# Stored data:
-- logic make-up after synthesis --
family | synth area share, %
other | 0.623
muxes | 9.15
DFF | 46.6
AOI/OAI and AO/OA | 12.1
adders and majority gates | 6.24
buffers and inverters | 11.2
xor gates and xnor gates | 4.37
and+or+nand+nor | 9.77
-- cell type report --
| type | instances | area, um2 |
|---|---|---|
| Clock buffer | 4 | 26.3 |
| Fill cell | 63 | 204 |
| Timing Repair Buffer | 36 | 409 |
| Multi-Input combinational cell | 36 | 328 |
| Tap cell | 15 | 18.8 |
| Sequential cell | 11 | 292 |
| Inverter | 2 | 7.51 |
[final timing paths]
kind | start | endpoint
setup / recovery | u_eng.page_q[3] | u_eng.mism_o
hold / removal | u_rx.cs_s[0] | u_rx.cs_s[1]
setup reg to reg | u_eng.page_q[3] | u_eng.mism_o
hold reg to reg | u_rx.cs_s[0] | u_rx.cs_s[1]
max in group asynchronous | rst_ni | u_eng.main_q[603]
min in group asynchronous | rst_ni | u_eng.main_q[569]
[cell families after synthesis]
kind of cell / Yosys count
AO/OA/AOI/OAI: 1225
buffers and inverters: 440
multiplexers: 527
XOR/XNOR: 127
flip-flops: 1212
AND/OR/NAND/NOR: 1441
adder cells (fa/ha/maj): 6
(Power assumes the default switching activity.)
===== src/rtl/ddr2b_ctrl.sv =====
module ddr2b_ctrl
  import ddr2b_pkg::*;
(
  input  logic              clk,
  input  logic              rstN,
  input  logic              clkRun,
  input  logic              cHeld,
  input  logic              ldN,
  input  logic              rwSel,
  input  logic [ADDR_W-1:0] addr,
  output logic              phK,
  output strobe_t           stb
);
  localparam logic [ADDR_W-1:0] BURST_FLIP = ADDR_W'(1);

  cmd_t stage1, stage2;

  always_ff @(posedge clk) begin
    if (!rstN) begin
      phK    <= 1'b1;
      stage1 <= '0;
      stage2 <= '0;
    end else if (clkRun) begin
      phK <= ~phK;
      if (phK) begin
        stage1 <= '{valid: ~ldN, isWrite: ~rwSel, addr: addr};
        stage2 <= stage1;
      end
    end
  end

  logic s1Rd, s1Wr, s2Rd, s2Wr;
  assign s1Rd = stage1.valid & ~stage1.isWrite;
  assign s1Wr = stage1.valid &  stage1.isWrite;
  assign s2Rd = stage2.valid & ~stage2.isWrite;
  assign s2Wr = stage2.valid &  stage2.isWrite;

  always_comb begin
    stb = '0;
    if (phK) begin
      stb.wrEn   = s1Wr;
      stb.wrAddr = stage1.addr;
      if (cHeld) begin
        stb.rdEn   = s1Rd;
        stb.rdAddr = stage1.addr;
      end else begin
        stb.rdEn   = s2Rd;
        stb.rdAddr = stage2.addr ^ BURST_FLIP;
      end
    end else begin
      stb.wrEn   = s2Wr;
      stb.wrAddr = stage2.addr ^ BURST_FLIP;
      stb.rdEn   = s2Rd;
      stb.rdAddr = cHeld ? (stage2.addr ^ BURST_FLIP) : stage2.addr;
    end
  end
endmodule


===== src/rtl/ddr2b_data.sv =====
module ddr2b_data
  import ddr2b_pkg::*;
(
  input  logic              clk,
  input  logic              rstN,
  input  logic              clkRun,
  input  strobe_t           stb,
  input  logic [DATA_W-1:0] din,
  output logic [DATA_W-1:0] dq,
  output logic              dqOe
);
  localparam int DEPTH = 2 ** ADDR_W;

  logic [DATA_W-1:0] mem [DEPTH];

  always_ff @(posedge clk) begin
    if (rstN && clkRun && stb.wrEn) mem[stb.wrAddr] <= din;
  end

  always_ff @(posedge clk) begin
    if (!rstN) begin
      dq   <= '0;
      dqOe <= 1'b0;
    end else if (clkRun) begin
      dqOe <= stb.rdEn;
      if (stb.rdEn) dq <= mem[stb.rdAddr];
    end
  end
endmodule
`src/rtl/raw_interlock_pkg.sv`:
```
package raw_interlock_pkg;

  // Stall controls toward fetch, decode and the decode/execute register.
  typedef struct packed {
    logic hold_pc;
    logic hold_ifid;
    logic bubble;
  } stall_ctl_t;

endpackage

```
`src/rtl/raw_src_match.sv`:
```
// Compares the read sources of the decode instruction with one older slot.
module raw_src_match #(
  parameter int REG_W = 5
) (
  input  logic             slot_valid,
  input  logic             slot_we,
  input  logic [REG_W-1:0] slot_dst,
  input  logic [REG_W-1:0] rs,
  input  logic [REG_W-1:0] rt,
  input  logic             rs_rd,
  input  logic             rt_rd,
  output logic             hit
);
  logic writes_real;
  logic rs_eq;
  logic rt_eq;

  always_comb begin
    writes_real = slot_valid && slot_we && (slot_dst != '0);
    rs_eq       = rs_rd && (rs == slot_dst);
    rt_eq       = rt_rd && (rt == slot_dst);
    hit         = writes_real && (rs_eq || rt_eq);
  end
endmodule

```
`src/rtl/raw_shadow_slot.sv`:
```
// One stage of the destination shadow: valid, write enable and register number.
module raw_shadow_slot #(
  parameter int REG_W = 5
) (
  input  logic             clk,
  input  logic             rst_n,
  input  logic             in_valid,
  input  logic             in_we,
  input  logic [REG_W-1:0] in_dst,
  output logic             out_valid,
  output logic             out_we,
  output logic [REG_W-1:0] out_dst
);
  always_ff @(posedge clk) begin
    if (!rst_n) begin
      out_valid <= 1'b0;
      out_we    <= 1'b0;
      out_dst   <= '0;
    end else begin
      out_valid <= in_valid;
      out_we    <= in_we;
      out_dst   <= in_dst;
    end
  end
endmodule

```
`src/rtl/raw_stall_decide.sv`:
```
// Reduces the per-slot hits to the stall controls.
module raw_stall_decide
  import raw_interlock_pkg::*;
#(
  parameter int SLOTS = 2
) (
  input  logic             id_valid,
  input  logic [SLOTS-1:0] hits,
  output stall_ctl_t       ctl
);
  logic stall;

  always_comb begin
    stall         = id_valid && (|hits);
    ctl.hold_pc   = stall;
    ctl.hold_ifid = stall;
    ctl.bubble    = stall;
  end
endmodule

```
`src/rtl/raw_interlock.sv`:
```
module raw_interlock
  import raw_interlock_pkg::*;
#(
  parameter int REG_W     = 5,
  parameter int WORD_W    = 32,
  parameter int HAZ_DEPTH = 2
) (
  input  logic              clk,
  input  logic              rst_n,
  input  logic              id_valid,
  input  logic [WORD_W-1:0] id_word,
  input  logic [REG_W-1:0]  id_rs,
  input  logic [REG_W-1:0]  id_rt,
  input  logic              id_rs_rd,
  input  logic              id_rt_rd,
  input  logic [REG_W-1:0]  id_dst,
  input  logic              id_dst_we,
  output logic              pc_hold,
  output logic              ifid_hold,
  output logic              idex_bubble,
  output logic              ex_valid,
  output logic [WORD_W-1:0] ex_word,
  output logic [REG_W-1:0]  ex_dst,
  output logic              ex_dst_we
);
  localparam int LAST = HAZ_DEPTH - 1;

  stall_ctl_t ctl;
  logic       accept;

  logic [HAZ_DEPTH-1:0] sin_valid;
  logic [HAZ_DEPTH-1:0] sin_we;
  logic [REG_W-1:0]     sin_dst  [HAZ_DEPTH];
  logic [HAZ_DEPTH-1:0] sout_valid;
  logic [HAZ_DEPTH-1:0] sout_we;
  logic [REG_W-1:0]     sout_dst [HAZ_DEPTH];
  logic [HAZ_DEPTH-1:0] hits;
  logic [WORD_W-1:0]    word_q;

  assign accept = id_valid && !ctl.bubble;

  // Slot 0 is the decode/execute register: the decode fields or a bubble.
  assign sin_valid[0] = accept;
  assign sin_we[0]    = accept && id_dst_we;
  assign sin_dst[0]   = accept ? id_dst : '0;

  for (genvar k = 0; k < HAZ_DEPTH; k++) begin : g_slot
    if (k > 0) begin : g_chain
      assign sin_valid[k] = sout_valid[k-1];
      assign sin_we[k]    = sout_we[k-1];
      assign sin_dst[k]   = sout_dst[k-1];
    end

    raw_shadow_slot #(.REG_W(REG_W)) u_slot (
      .clk      (clk),
      .rst_n    (rst_n),
      .in_valid (sin_valid[k]),
      .in_we    (sin_we[k]),
      .in_dst   (sin_dst[k]),
      .out_valid(sout_valid[k]),
      .out_we   (sout_we[k]),
      .out_dst  (sout_dst[k])
    );

    raw_src_match #(.REG_W(REG_W)) u_match (
      .slot_valid(sout_valid[k]),
      .slot_we   (sout_we[k]),
      .slot_dst  (sout_dst[k]),
      .rs        (id_rs),
      .rt        (id_rt),
      .rs_rd     (id_rs_rd),
      .rt_rd     (id_rt_rd),
      .hit       (hits[k])
    );
  end

  raw_stall_decide #(.SLOTS(HAZ_DEPTH)) u_decide (
    .id_valid(id_valid),
    .hits    (hits),
    .ctl     (ctl)
  );

  // Instruction word of the decode/execute register; a bubble is all zero.
  always_ff @(posedge clk) begin
    if (!rst_n) word_q <= '0;
    else        word_q <= accept ? id_word : '0;
  end

  assign pc_hold     = ctl.hold_pc;
  assign ifid_hold   = ctl.hold_ifid;
  assign idex_bubble = ctl.bubble;
  assign ex_valid    = sout_valid[0];
  assign ex_word     = word_q;
  assign ex_dst      = sout_dst[0];
  assign ex_dst_we   = sout_we[0];

  // The last shadow slot leaves for writeback, where it no longer matters.
  logic unused_tail;
  assign unused_tail = ^{sout_valid[LAST], sout_we[LAST], sout_dst[LAST]};
endmodule

```
`config.mk`:
```
export PLATFORM = sky130hd
export DESIGN_NAME = raw_interlock
export DESIGN_NICKNAME = d
export VERILOG_FILES = /design/src/rtl/raw_interlock_pkg.sv /design/src/rtl/raw_src_match.sv /design/src/rtl/raw_shadow_slot.sv /design/src/rtl/raw_stall_decide.sv /design/src/rtl/raw_interlock.sv
export SDC_FILE = /design/constraint.sdc
export NUM_CORES = 1
export LEC_CHECK = 0
export ABC_CLOCK_PERIOD_IN_PS = 2900
export BUFFER_PORTS_ARGS = -buffer_cell sky130_fd_sc_hd__buf_2
export CAP_MARGIN = 40
export CORE_UTILIZATION = 35
export CTS_BUF_LIST = sky130_fd_sc_hd__clkbuf_4 sky130_fd_sc_hd__clkbuf_8
export DETAILED_ROUTE_END_ITERATION = 6
export GPL_TIMING_DRIVEN = 0
export PLACE_DENSITY = 0.75
export SETUP_SLACK_MARGIN = 0.02
export SYNTH_ARGS = -nofsm -noshare
export SYNTH_HDL_FRONTEND = slang
export SYNTH_SLANG_ARGS = --single-unit
```
`constraint.sdc`:
```
create_clock -name clk -period 2.9 [get_ports clk]
set_input_delay 0.58 -clock clk [delete_from_list [all_inputs] [get_ports clk]]
set_output_delay 0.58 -clock clk [all_outputs]
set_load 0.03 [all_outputs]
```
==> flow_summary.toml, run 1 <==
[route]
vias = 1296
drc_errors = 0
detail-route-antenna-nets = 0
detail_route.wl_per_cell_um = 11.5
drt_iter0_markers = 34
routed_wl_mm = 3.37
first_pass_iters = 4
viasPerCell = 4.42

[sta]
maxSlewHeadroom = 0.767
max_freq_ghz = 0.369
tightestPinTransition_ns = 0.349
skew_ns = 0.00792
fin_tns_setup_ns = 0
slew_viol_final = 0
rsz0062_at_grt = "false"
period_minus_slack_ns = 2.71
finalSetupViolations = 0
finalHoldViolCount = 0
post-route-period-util = 0.936

[setup_path]
worst-endpoint-arrival_ns = 2.13
cp.required_ns = 2.32
crit_fanout = 10
crit_path_start_kind = "flip-flop"
r2r-end = "ex_word[23]"
worst-setup-path-type = "flip-flop to output port"
reg2reg_from = "g_slot[0].u_slot.out_dst[0]"
r2r_setup_slack_ns = 1.19
worst_r2r_path_depth = 5
end_kind = "output port"

[floorplanning]
dieHeight_um = 69.1
start_util = 0.362
io_pins = 95
die_area_um2 = 4780
core-area_um2 = 4350
fp-row-count = 24
fp.dieW_um = 69.1

[clocking]
ctsResizeCount = 0
cts_buffers = 5
cts.sinks = 46
hold_buffers = 0
clock_path_buffers = 2
cts_tree = "yes"
clkLatencyLatePin_ns = 0.28
clkTransAtPathRegs_ns = 0.08
root_buffer = "clkbuf_8"
htree_levels = 2
post_cts.repair.setup_buffers = 0

[finish]
fin_util = 0.507
antenna_cells = 0
regArea_um2 = 921
drive_gt1_frac = 0.452
final_cells = 293
nFillCells = 420
final_common_cell = "buf_2"
multi_input_area_um2 = 582
nets = 293
final_cell_mix = "94 x buf_2, 46 x dfxtp_1, 38 x and3_1"
area_delta_synth_final_pct = 40.0

[flow_run]
drv_cap = 0

[logic_synthesis]
synth_top_area_frac = 0.584
yosys.area.top_type = "dfxtp_1"
yosysWarnings = 0
netlist_instances = 139
ys_seq_area_frac = 0.584
avgSynthCellArea_um2 = 11.4
synth.distinct_cells = 14
synth_fp_nets = 192
syn_area_um2 = 1580
synth-seq-cells = 46
synth.area.top_cells = "dfxtp_1 58%, and3_1 15%, xnor2_1 11%"

[min_path]
min_path_cells = 1
min_to = "g_slot[1].u_slot.out_we"
hold_path_startpoint = "g_slot[0].u_slot.out_we"
hold_class = "flip-flop to flip-flop"

[power_and_ir_drop]
power.share.sequential = 0.549
pwr_density_cell_nw_per_um2 = 550
ir_drop_mv = 0.319
power_leakage_nw = 1.23
p_clk_frac = 0.323
sw_frac_of_total = 0.237
total_power_mw = 1.22
p_int_uw = 927
combPwrFrac = 0.128
p_switching_uw = 288

[grt]
grt_pass1_vias = 1257
grt_usage = 0.147
grt_pass1_wl_mm = 5.51
antenna_found_initial = 0
overflow = 0
grt_max_degree = 14

[placement]
place.gp.congestion = 0.772
portBuffers = 94
dpl.hpwl_mm = 2.64
placedCellCount = 285

[run_status]
status = "finished clean"
registers in the layout, indices dropped and copies added (netlist names):
register and count:
ex_word 32, g_slot.u_slot.out_dst 10, g_slot.u_slot.out_valid 2, g_slot.u_slot.out_we 2
critical path, stage by stage (launching register included):
cell     delay, ns
dfxtp_1       0.36
or3_1         0.38
o311a_1       0.34
a22oi_4       0.25
buf_6         0.17
nor2b_1       0.06
buf_4         0.13
buf_2         0.16
cells by family after synthesis:
logic type	synth area share
flops	0.584
xor+xnor	0.111
simple gates	0.224
buf+inv	0.0476
compound gates	0.0341
layout make-up:
cell class,instances,share of cell area
buffer,10,0.0340
tap,52,0.0295
multi-input combinational,83,0.263
sequential,46,0.417
clock inverter,1,0.00227
timing repair buffer,94,0.213
clock buffer,7,0.0408
layer usage:
| layer | track usage | wire length, um | share of wire |
|---|---|---|---|
| met3 | 0.0585 | 291 | 0.086 |
| met5 | 0 | 0 | 0 |
| met2 | 0.255 | 1630 | 0.49 |
| met4 | 0.0612 | 29 | 0.0086 |
| met1 | 0.159 | 1410 | 0.42 |
power by group through the flow:
stage          registers, mW  clock network (mW)  logic [mW]
6_report               0.667               0.393       0.155
3_3_place_gp           0.682                   0       0.155
2_1_floorplan          0.726                   0      0.0459
5_1_grt                0.670               0.441       0.169
4_1_cts                0.667               0.413       0.157
3_5_place_dp           0.682                   0       0.157
how the worst max path moves through the flow:
stage | end | cells after the start | from | slack [ns]
CTS | ifid_hold | 7 | g_slot[1].u_slot.out_dst[1] | 0.15
floorplan | ifid_hold | 7 | id_rt[1] | 0.21
global route | pc_hold | 8 | g_slot[0].u_slot.out_dst[3] | 0.04
global placement | pc_hold | 9 | id_rt[2] | 0.28
finish | ifid_hold | 7 | g_slot[0].u_slot.out_dst[0] | 0.19
detailed placement | pc_hold | 9 | id_rt[3] | 0.23
metrics by stage:
stage / area [um2] / hold WS [ns] / setup WS (ns)
2_1_floorplan: 1580 / 0.638 / 0.210
3_3_place_gp: 2110 / 0.480 / 0.278
3_5_place_dp: 2110 / 0.501 / 0.234
4_1_cts: 2210 / 0.497 / 0.149
5_1_grt: 2210 / 0.493 / 0.0371
6_report: 2210 / 0.510 / 0.187
synth_stat cells, drive strengths merged:
master and number:
dfxtp 46, and3 38, xnor2 20, and2 9, buf 6, clkbuf 4
nand2 4, nand4 4, o22ai 2, o311a 2, or3 2, a22oi 1
nor2b 1
No activity file was read; power rests on OpenSTA's default activity.
==> inputs of run 2 (changes only) <==
CTS_BUF_LIST = default   (was sky130_fd_sc_hd__clkbuf_4 sky130_fd_sc_hd__clkbuf_8)
==> flow_summary.toml, run 2 (synthesis results as in run 1) <==
[grt]
overflow = 0
grt_pass1_vias = 1257
grt_usage = 0.147
antenna_found_initial = 0
grt_max_degree = 14
grt_pass1_wl_mm = 5.51

[sta]
hold_slack_ns = 0.510
period_minus_slack_ns = 2.71
rsz0062_at_grt = "false"
finalSetupViolations = 0
post-route-period-util = 0.936
maxSlewHeadroom = 0.767
finalHoldViolCount = 0
tightestPinTransition_ns = 0.349
fin_tns_setup_ns = 0
max_freq_ghz = 0.369
slew_viol_final = 0
skew_ns = 0.00749

[route]
first_pass_iters = 4
wl_met1_mm = 1.41
highest_layer = "met4"
viasPerCell = 4.42
wl_met2_mm = 1.63
routed_wl_mm = 3.37
drt_iter0_markers = 36
detail-route-antenna-nets = 0
drc_errors = 0
wl_met3_um = 291
detail_route.wl_per_cell_um = 11.5
vias = 1296

[power_and_ir_drop]
power.share.sequential = 0.553
ir_drop_mv = 0.319
power_leakage_nw = 1.23
p_switching_uw = 288
p_clk_frac = 0.318
total_power_mw = 1.21
p_int_uw = 918
combPwrFrac = 0.129
pwr_density_cell_nw_per_um2 = 547
sw_frac_of_total = 0.239

[placement]
portBuffers = 94
dpl.hpwl_mm = 2.64
place.gp.congestion = 0.772

[setup_path]
worst-endpoint-arrival_ns = 2.13
endpoint = "ifid_hold"
r2r-end = "ex_word[23]"
critPathLaunch = "g_slot[0].u_slot.out_dst[0]"
worst_r2r_path_depth = 5
reg2reg_from = "g_slot[0].u_slot.out_dst[0]"
worst-setup-path-type = "flip-flop to output port"
r2r_setup_slack_ns = 1.19
crit_path_start_kind = "flip-flop"
crit_fanout = 10
cp.required_ns = 2.32
end_kind = "output port"

[clocking]
post_cts.repair.setup_buffers = 0
hold_buffers = 0
clkLatencyLatePin_ns = 0.28
cts.sinks = 46
cts_buffers = 5
clkTransAtPathRegs_ns = 0.08
cts_tree = "yes"
htree_levels = 2
root_buffer = "clkbuf_8"
ctsResizeCount = 0
clock_path_buffers = 2

[floorplanning]
dieHeight_um = 69.1
start_util = 0.362
io_pins = 95
fp.dieW_um = 69.1
core-area_um2 = 4350
die_area_um2 = 4780
fp-row-count = 24

[finish]
nets = 293
antenna_cells = 0
drive_gt1_frac = 0.448
final_cell_mix = "94 x buf_2, 46 x dfxtp_1, 38 x and3_1"
area_delta_synth_final_pct = 39.7
fin_util = 0.506
final_common_cell = "buf_2"
nFillCells = 421
largest_reg_flops = 32

[min_path]
hold_class = "flip-flop to flip-flop"

[flow_run]
drv_cap = 0

[run_status]
status = "finished clean"
## run 2: final cells by class
| class | instances | area, um2 | area share |
|---|---|---|---|
| Multi-Input combinational cell | 83 | 582 | 0.264 |
| Buffer | 10 | 75.1 | 0.0341 |
| Clock buffer | 7 | 86.3 | 0.0392 |
| Timing Repair Buffer | 94 | 470 | 0.213 |
| Clock inverter | 1 | 5.00 | 0.00227 |
| Tap cell | 52 | 65.1 | 0.0295 |
| Sequential cell | 46 | 921 | 0.418 |
## run 2: worst max-delay path: stages, from the launching register on
cell and delay, ns:
dfxtp_1 0.36, or3_1 0.38, o311a_1 0.34, a22oi_4 0.25, buf_6 0.17, nor2b_1 0.06, buf_4 0.13, buf_2 0.16
## run 2: per-layer routing
metal | track usage | vias to the layer above
li1 | - | 669
met1 | 0.159 | 571
met2 | 0.255 | 54
met3 | 0.0585 | 2
met4 | 0.0612 | 0
met5 | 0 | -
## run 2: worst min-delay path by stage
stage                                           from                         end  slack, ns  cells after the start
after floorplan           g_slot[0].u_slot.out_valid  g_slot[1].u_slot.out_valid       0.64                      1
after global placement       g_slot[0].u_slot.out_we     g_slot[1].u_slot.out_we       0.48                      1
after detailed placement  g_slot[0].u_slot.out_valid  g_slot[1].u_slot.out_valid       0.50                      1
after CTS                                 id_word[1]                  ex_word[1]       0.50                      2
after global routing                     id_word[20]                 ex_word[20]       0.49                      2
final                        g_slot[0].u_slot.out_we     g_slot[1].u_slot.out_we       0.51                      1
## run 2: power by group through the flow
stage | Combinational [mW] | Clock (mW) | Sequential, mW
finish | 0.155 | 0.383 | 0.667
global route | 0.169 | 0.432 | 0.670
CTS | 0.157 | 0.404 | 0.667
detailed placement | 0.157 | 0 | 0.682
global placement | 0.155 | 0 | 0.682
floorplan | 0.0459 | 0 | 0.726
## run 2: metrics by stage
stage	setup WS [ns]	area, um2	std cells
6_report	0.187	2200	293
5_1_grt	0.0371	2200	293
4_1_cts	0.149	2200	293
3_5_place_dp	0.234	2110	285
3_3_place_gp	0.278	2110	285
2_1_floorplan	0.210	1580	139
==> inputs of run 3 (changes only) <==
CORE_UTILIZATION = 30   (was 35)
PLACE_DENSITY = 0.67   (was 0.75)
==> flow_summary.toml, run 3 (synthesis results as in run 1) <==
[floorplanning]
core-area_um2 = 5070
die_area_um2 = 5550
fp.dieW_um = 74.5
io_pins = 95
fp-row-count = 26
start_util = 0.311
dieHeight_um = 74.5

[grt]
grt_max_degree = 14
antenna_found_initial = 0
grt_pass1_wl_mm = 5.60
grt_pass1_vias = 1275
grt_usage = 0.136
overflow = 0

[clocking]
clkLatencyLatePin_ns = 0.29
cts_buffers = 5
root_buffer = "clkbuf_8"
cts_tree = "yes"
cts.sinks = 46
clock_path_buffers = 2
hold_buffers = 0
htree_levels = 2
clkTransAtPathRegs_ns = 0.08

[route]
routed_wl_mm = 3.57
viasPerCell = 4.23
detail-route-antenna-nets = 0
detail_route.wl_per_cell_um = 11.5
first_pass_iters = 4
vias = 1315
drt_iter0_markers = 29
drc_errors = 0

[flow_run]
drv_cap = 0

[sta]
max_freq_ghz = 0.363
finalHoldViolCount = 0
tightestPinTransition_ns = 0.349
maxSlewHeadroom = 0.767
skew_ns = 0.00370
period_minus_slack_ns = 2.75
fin_tns_setup_ns = 0
rsz0062_at_grt = "false"
finalSetupViolations = 0
post-route-period-util = 0.949
slew_viol_final = 0

[finish]
final_common_cell = "buf_2"
nets = 293
final_cell_mix = "94 x buf_2, 46 x dfxtp_1, 38 x and3_1"
drive_gt1_frac = 0.452
final_cells = 311
antenna_cells = 0
area_delta_synth_final_pct = 41.6
largest_reg_flops = 32

[power_and_ir_drop]
p_switching_uw = 294
p_clk_frac = 0.320
ir_drop_mv = 0.236
pwr_density_cell_nw_per_um2 = 543
power_leakage_nw = 1.23
combPwrFrac = 0.129
p_int_uw = 918
sw_frac_of_total = 0.243
power.share.sequential = 0.550

[min_path]
hold_class = "flip-flop to flip-flop"
min_path_cells = 1
min_to = "g_slot[1].u_slot.out_we"
hold_path_startpoint = "g_slot[0].u_slot.out_we"

[setup_path]
worst-endpoint-arrival_ns = 2.17
reg2reg_from = "g_slot[0].u_slot.out_dst[0]"
worst_r2r_path_depth = 5
path_cells = "or3_1, o311a_1, a22oi_4, buf_6, nor2b_1, buf_4, buf_2"
cp.required_ns = 2.32
critPathTopFamily = "compound AO/OA/AOI/OAI gates"
r2r-end = "g_slot[0].u_slot.out_dst[4]"
worst-setup-path-type = "flip-flop to output port"
crit_fanout = 10
crit_path_start_kind = "flip-flop"
cp_num_buf_inv = 3
critPathMaxStageDelay_ns = 0.39
r2r_setup_slack_ns = 1.16
cp_slowest_cell = "or3_1"
end_kind = "output port"

[placement]
placedCellCount = 303
portBuffers = 94
place.gp.congestion = 0.803
dpl.hpwl_mm = 2.75

[run_status]
status = "finished clean"
-- run 3: layout make-up --
cell class	count	area (um2)
sequential	46	921
buffer	10	75.1
multi-input combinational	83	588
clock buffer	7	86.3
timing repair buffer	94	470
tap	70	87.6
clock inverter	1	5.00
fill	539	2840
-- run 3: how the worst max path moves through the flow --
| stage | from | endpoint | slack (ns) | cells past startpoint |
|---|---|---|---|---|
| 2_1_floorplan | id_rt[1] | ifid_hold | 0.21 | 7 |
| 3_3_place_gp | id_rt[4] | pc_hold | 0.24 | 9 |
| 3_5_place_dp | id_rt[0] | ifid_hold | 0.20 | 9 |
| 4_1_cts | g_slot[0].u_slot.out_dst[0] | ifid_hold | 0.10 | 7 |
| 5_1_grt | g_slot[0].u_slot.out_dst[0] | ifid_hold | 0.03 | 7 |
| 6_report | g_slot[0].u_slot.out_dst[0] | ifid_hold | 0.15 | 7 |
-- run 3: repair_timing --
action / 4_1_cts / 5_1_grt
resized for setup: 0 / 1
setup buffers: 0 / 0
setup endpoints to repair: 0 / 1
-- run 3: per-stage QoR --
| step | utilization | setup WS (ns) | area [um2] | hold WS (ns) | power (mW) |
|---|---|---|---|---|---|
| global route | 0.440 | 0.0267 | 2230 | 0.493 | 1.28 |
| detailed placement | 0.421 | 0.202 | 2140 | 0.477 | 0.840 |
| global placement | 0.421 | 0.245 | 2140 | 0.471 | 0.838 |
| finish | 0.440 | 0.149 | 2230 | 0.503 | 1.21 |
| CTS | 0.439 | 0.102 | 2230 | 0.492 | 1.24 |
| floorplan | - | 0.210 | 1580 | 0.638 | 0.771 |
-- run 3: layer usage --
layer / track usage / up-vias / part of all wire
met5: 0 / - / 0
li1: - / 670 / -
met4: 0.0545 / 0 / 0.015
met2: 0.222 / 57 / 0.47
met1: 0.153 / 583 / 0.43
met3: 0.0650 / 5 / 0.089
-- run 3: power by group through the flow --
stage | clock, mW | sequential [mW] | combinational (mW)
after floorplan | 0 | 0.726 | 0.0459
after global placement | 0 | 0.682 | 0.156
after detailed placement | 0 | 0.683 | 0.157
after CTS | 0.411 | 0.668 | 0.158
after global routing | 0.443 | 0.671 | 0.171
final | 0.389 | 0.667 | 0.157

# Prompt:
Which lines run from the first of the listing to the line containing "[final timing paths]"? Reproduce those exactly, both ends included.

# Reply to the task:
-- logic make-up after synthesis --
family | synth area share, %
other | 0.623
muxes | 9.15
DFF | 46.6
AOI/OAI and AO/OA | 12.1
adders and majority gates | 6.24
buffers and inverters | 11.2
xor gates and xnor gates | 4.37
and+or+nand+nor | 9.77
-- cell type report --
| type | instances | area, um2 |
|---|---|---|
| Clock buffer | 4 | 26.3 |
| Fill cell | 63 | 204 |
| Timing Repair Buffer | 36 | 409 |
| Multi-Input combinational cell | 36 | 328 |
| Tap cell | 15 | 18.8 |
| Sequential cell | 11 | 292 |
| Inverter | 2 | 7.51 |
[final timing paths]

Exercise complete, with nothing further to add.